Cobley, Christopher J.; Lennon, Ian C.; Praquin, Celine; Zanotti-Gerosa, Antonio; Appell, Robert B.; Goralski, Christian T.; Sutterer, Angela C. published the artcile< Highly Efficient Asymmetric Hydrogenation of 2-Methylenesuccinamic Acid Using a Rh-DuPHOS Catalyst>, Category: chiral-phosphine-ligands, the main research area is methylsuccinamic acid enantioselective preparation; methylenesuccinamic acid preparation; asym hydrogenation methylenesuccinamic acid rhodium DuPHOS catalyst; chloride residue methylenesuccinamic acid hindrance asym hydrogenation.

Nonracemic 2-methylsuccinamic acid HO2CCHMeCH2CONH2 is prepared efficiently in two steps from itaconic anhydride using an asym. hydrogenation as the key step. Ring opening of itaconic anhydride with an aqueous solution of ammonium hydroxide followed by neutralization with sulfuric acid yields 2-methylenesuccinamic acid HO2CC(:CH2)CH2CONH2 in 53% yield after recrystallization to remove 3-methylenesuccinamic acid present as an impurity. The use of hydrochloric acid in the neutralization step as in previous procedures leads to the presence of chloride residues in the product; hydrogenation of 2-methylenesuccinamic acid containing chloride residues requires higher loadings of catalyst and longer reaction times, although the enantiomeric excess of the 2-methylsuccinamic acid produced is unaffected. Using 0.001 mol% {[(S,S)-Et-DuPHOS]Rh(COD)}+BF4- as the precatalyst for hydrogenation of 2-methylenesuccinamic acid in methanol under 140 atm of hydrogen at 45°, (R)-2-methylsuccinamic acid is obtained in 96% ee. Single-crystal digestion of (R)-2-methylsuccinamic acid obtained from the hydrogenation yields (R)-2-methylsuccinamic acid in >99.5% ee and 77% conversion containing less than 1 ppm rhodium.

Trost, Barry M’s team published research in Angewandte Chemie, International Edition in 2005 | 152140-65-3

Angewandte Chemie, International Edition published new progress about Allylation catalysts. 152140-65-3 belongs to class chiral-phosphine-ligands, and the molecular formula is C54H42N2O2P2, Application In Synthesis of 152140-65-3.
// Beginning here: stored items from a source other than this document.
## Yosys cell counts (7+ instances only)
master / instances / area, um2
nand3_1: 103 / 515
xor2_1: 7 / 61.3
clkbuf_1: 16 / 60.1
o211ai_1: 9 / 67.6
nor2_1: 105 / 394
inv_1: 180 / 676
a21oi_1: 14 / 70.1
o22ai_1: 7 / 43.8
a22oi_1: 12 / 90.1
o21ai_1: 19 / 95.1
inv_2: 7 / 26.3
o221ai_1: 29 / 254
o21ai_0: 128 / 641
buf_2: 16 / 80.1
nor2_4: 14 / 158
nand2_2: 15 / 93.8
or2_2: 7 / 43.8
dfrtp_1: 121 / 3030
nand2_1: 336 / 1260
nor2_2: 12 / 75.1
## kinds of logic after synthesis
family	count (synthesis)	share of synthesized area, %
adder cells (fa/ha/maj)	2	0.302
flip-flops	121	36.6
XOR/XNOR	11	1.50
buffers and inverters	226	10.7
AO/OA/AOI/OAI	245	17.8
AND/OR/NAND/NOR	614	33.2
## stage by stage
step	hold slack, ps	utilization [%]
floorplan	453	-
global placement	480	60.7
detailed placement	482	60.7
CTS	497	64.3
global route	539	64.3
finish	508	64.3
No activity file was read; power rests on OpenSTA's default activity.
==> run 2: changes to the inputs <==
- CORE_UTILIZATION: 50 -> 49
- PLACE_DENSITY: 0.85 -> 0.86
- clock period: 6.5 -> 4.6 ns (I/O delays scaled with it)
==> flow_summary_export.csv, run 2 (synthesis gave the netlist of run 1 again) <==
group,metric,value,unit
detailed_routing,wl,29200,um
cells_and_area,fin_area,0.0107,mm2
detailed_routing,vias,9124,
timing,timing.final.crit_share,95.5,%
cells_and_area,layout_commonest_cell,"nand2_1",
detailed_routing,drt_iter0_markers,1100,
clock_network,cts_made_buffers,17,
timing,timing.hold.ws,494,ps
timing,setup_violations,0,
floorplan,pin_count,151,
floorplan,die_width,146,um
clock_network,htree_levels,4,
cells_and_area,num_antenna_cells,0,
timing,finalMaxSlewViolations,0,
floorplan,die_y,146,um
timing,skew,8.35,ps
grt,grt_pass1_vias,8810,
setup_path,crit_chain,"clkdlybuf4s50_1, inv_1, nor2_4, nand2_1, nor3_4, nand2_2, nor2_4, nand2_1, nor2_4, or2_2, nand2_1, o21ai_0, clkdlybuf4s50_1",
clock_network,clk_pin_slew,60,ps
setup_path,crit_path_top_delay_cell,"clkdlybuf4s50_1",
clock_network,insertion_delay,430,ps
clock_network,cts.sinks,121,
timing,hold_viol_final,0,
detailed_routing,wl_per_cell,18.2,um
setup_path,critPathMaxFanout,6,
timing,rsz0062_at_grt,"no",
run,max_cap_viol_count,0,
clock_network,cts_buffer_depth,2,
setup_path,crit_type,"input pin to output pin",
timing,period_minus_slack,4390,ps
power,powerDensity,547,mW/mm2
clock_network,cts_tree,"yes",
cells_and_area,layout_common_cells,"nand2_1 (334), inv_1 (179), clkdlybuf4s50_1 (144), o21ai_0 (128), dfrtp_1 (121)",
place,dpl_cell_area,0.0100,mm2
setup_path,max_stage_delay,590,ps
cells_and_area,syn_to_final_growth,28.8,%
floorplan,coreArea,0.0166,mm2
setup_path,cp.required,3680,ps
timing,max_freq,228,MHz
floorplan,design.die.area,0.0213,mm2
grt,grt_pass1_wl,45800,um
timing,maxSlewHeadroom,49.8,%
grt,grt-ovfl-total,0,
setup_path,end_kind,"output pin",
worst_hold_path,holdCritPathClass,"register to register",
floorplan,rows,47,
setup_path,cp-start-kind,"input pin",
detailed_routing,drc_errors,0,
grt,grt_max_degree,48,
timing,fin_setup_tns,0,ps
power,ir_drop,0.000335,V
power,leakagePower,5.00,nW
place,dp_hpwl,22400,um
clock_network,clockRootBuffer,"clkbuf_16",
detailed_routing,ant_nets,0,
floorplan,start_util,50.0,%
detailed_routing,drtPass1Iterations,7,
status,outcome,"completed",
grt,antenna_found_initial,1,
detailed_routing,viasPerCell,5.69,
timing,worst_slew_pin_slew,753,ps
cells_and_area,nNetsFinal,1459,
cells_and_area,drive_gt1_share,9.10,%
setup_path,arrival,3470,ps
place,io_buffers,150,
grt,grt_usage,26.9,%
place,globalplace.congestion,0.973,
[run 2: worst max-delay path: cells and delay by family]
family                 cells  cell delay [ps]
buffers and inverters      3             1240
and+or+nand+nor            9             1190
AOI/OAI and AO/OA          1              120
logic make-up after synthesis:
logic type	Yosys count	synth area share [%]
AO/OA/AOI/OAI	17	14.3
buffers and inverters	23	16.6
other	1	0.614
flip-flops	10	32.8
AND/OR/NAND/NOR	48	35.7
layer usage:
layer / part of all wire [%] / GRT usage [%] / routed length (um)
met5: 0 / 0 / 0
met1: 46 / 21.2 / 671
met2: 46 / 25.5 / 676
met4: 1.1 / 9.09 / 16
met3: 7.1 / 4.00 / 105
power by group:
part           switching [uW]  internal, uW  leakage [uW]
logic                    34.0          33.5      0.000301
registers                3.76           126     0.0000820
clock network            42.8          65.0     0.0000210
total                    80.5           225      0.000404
### config.mk
export PLATFORM = sky130hd
export DESIGN_NAME = pipe_ctrl
export DESIGN_NICKNAME = d
export VERILOG_FILES = /design/src/rtl/pipe_ctrl.sv
export SDC_FILE = /design/constraint.sdc
export NUM_CORES = 1
export LEC_CHECK = 0
export CORE_UTILIZATION = 42
export CTS_CLUSTER_SIZE = 28
export DETAILED_ROUTE_END_ITERATION = 10
export PLACE_DENSITY = 0.87
export SKIP_CTS_REPAIR_TIMING = 1
export SLEW_MARGIN = 5
export SYNTH_ARGS = -nofsm -noshare
export SYNTH_HDL_FRONTEND = slang
export SYNTH_SLANG_ARGS = --single-unit
### constraint.sdc
create_clock -name clk -period 2 [get_ports clk]
set_clock_uncertainty 0.05 [all_clocks]
set_input_delay 0.4 -clock clk [delete_from_list [all_inputs] [get_ports clk]]
set_output_delay 0.4 -clock clk [all_outputs]
set_load 0.05 [all_outputs]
Trost, Barry M.; Frederiksen, Mathias U. published the artcile< Palladium-catalyzed asymmetric allylation of prochiral nucleophiles: synthesis of 3-allyl-3-aryl oxindoles>, Application In Synthesis of 152140-65-3, the main research area is arylindolinone allyl acetate allylation palladium chiral phosphine; allyl arylindolinone asym preparation; palladium chiral phosphine asym allylation catalyst.
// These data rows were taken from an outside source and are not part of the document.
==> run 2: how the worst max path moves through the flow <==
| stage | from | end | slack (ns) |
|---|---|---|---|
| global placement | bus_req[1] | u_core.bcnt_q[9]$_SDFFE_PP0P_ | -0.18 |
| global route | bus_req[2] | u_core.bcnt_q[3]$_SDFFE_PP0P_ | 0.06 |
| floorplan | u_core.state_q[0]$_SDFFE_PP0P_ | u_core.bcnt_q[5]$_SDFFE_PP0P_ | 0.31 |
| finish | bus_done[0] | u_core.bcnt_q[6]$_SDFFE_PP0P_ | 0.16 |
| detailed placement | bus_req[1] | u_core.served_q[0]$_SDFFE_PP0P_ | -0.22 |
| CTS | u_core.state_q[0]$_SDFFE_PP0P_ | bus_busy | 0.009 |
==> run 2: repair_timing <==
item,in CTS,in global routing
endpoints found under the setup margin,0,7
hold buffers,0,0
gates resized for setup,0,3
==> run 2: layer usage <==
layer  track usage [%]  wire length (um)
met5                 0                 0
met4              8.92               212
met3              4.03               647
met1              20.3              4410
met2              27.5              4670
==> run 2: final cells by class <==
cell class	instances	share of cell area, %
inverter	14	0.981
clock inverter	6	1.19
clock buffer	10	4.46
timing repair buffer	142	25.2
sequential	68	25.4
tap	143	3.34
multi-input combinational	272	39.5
Excellent yields and enantioselectivies were attained in the synthesis of 3-alkyl-3-aryloxindoles, e.g., I, based on the Pd-catalyzed asym. allylic alkylation reaction. This approach utilizes a nonbasic hydroxylic additive in the transformation of 3-aryloxindoles into complex, synthetically valuable oxindoles.